**YOUR OBJECTIVE**
Where a line contains the word "path", copy that line from the records below.
GIVEN RECORDS: Begin
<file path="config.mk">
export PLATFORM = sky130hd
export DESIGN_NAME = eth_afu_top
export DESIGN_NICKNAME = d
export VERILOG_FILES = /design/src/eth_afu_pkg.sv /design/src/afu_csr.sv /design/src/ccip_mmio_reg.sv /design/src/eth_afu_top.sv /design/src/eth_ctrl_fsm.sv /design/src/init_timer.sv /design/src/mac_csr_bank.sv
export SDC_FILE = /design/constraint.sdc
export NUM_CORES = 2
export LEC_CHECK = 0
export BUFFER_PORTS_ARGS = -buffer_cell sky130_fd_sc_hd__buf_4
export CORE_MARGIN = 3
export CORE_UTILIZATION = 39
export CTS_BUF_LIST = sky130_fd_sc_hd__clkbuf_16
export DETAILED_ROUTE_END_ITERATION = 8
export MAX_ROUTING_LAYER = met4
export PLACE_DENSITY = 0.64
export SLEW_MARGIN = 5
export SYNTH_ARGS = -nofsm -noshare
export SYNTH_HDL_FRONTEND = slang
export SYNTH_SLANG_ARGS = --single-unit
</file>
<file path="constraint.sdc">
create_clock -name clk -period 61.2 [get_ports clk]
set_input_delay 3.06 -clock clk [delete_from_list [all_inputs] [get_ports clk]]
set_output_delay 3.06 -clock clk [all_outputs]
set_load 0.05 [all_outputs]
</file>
GIVEN RECORDS: End
**RESPONSE TO THE TASK**
<file path="config.mk">
<file path="constraint.sdc">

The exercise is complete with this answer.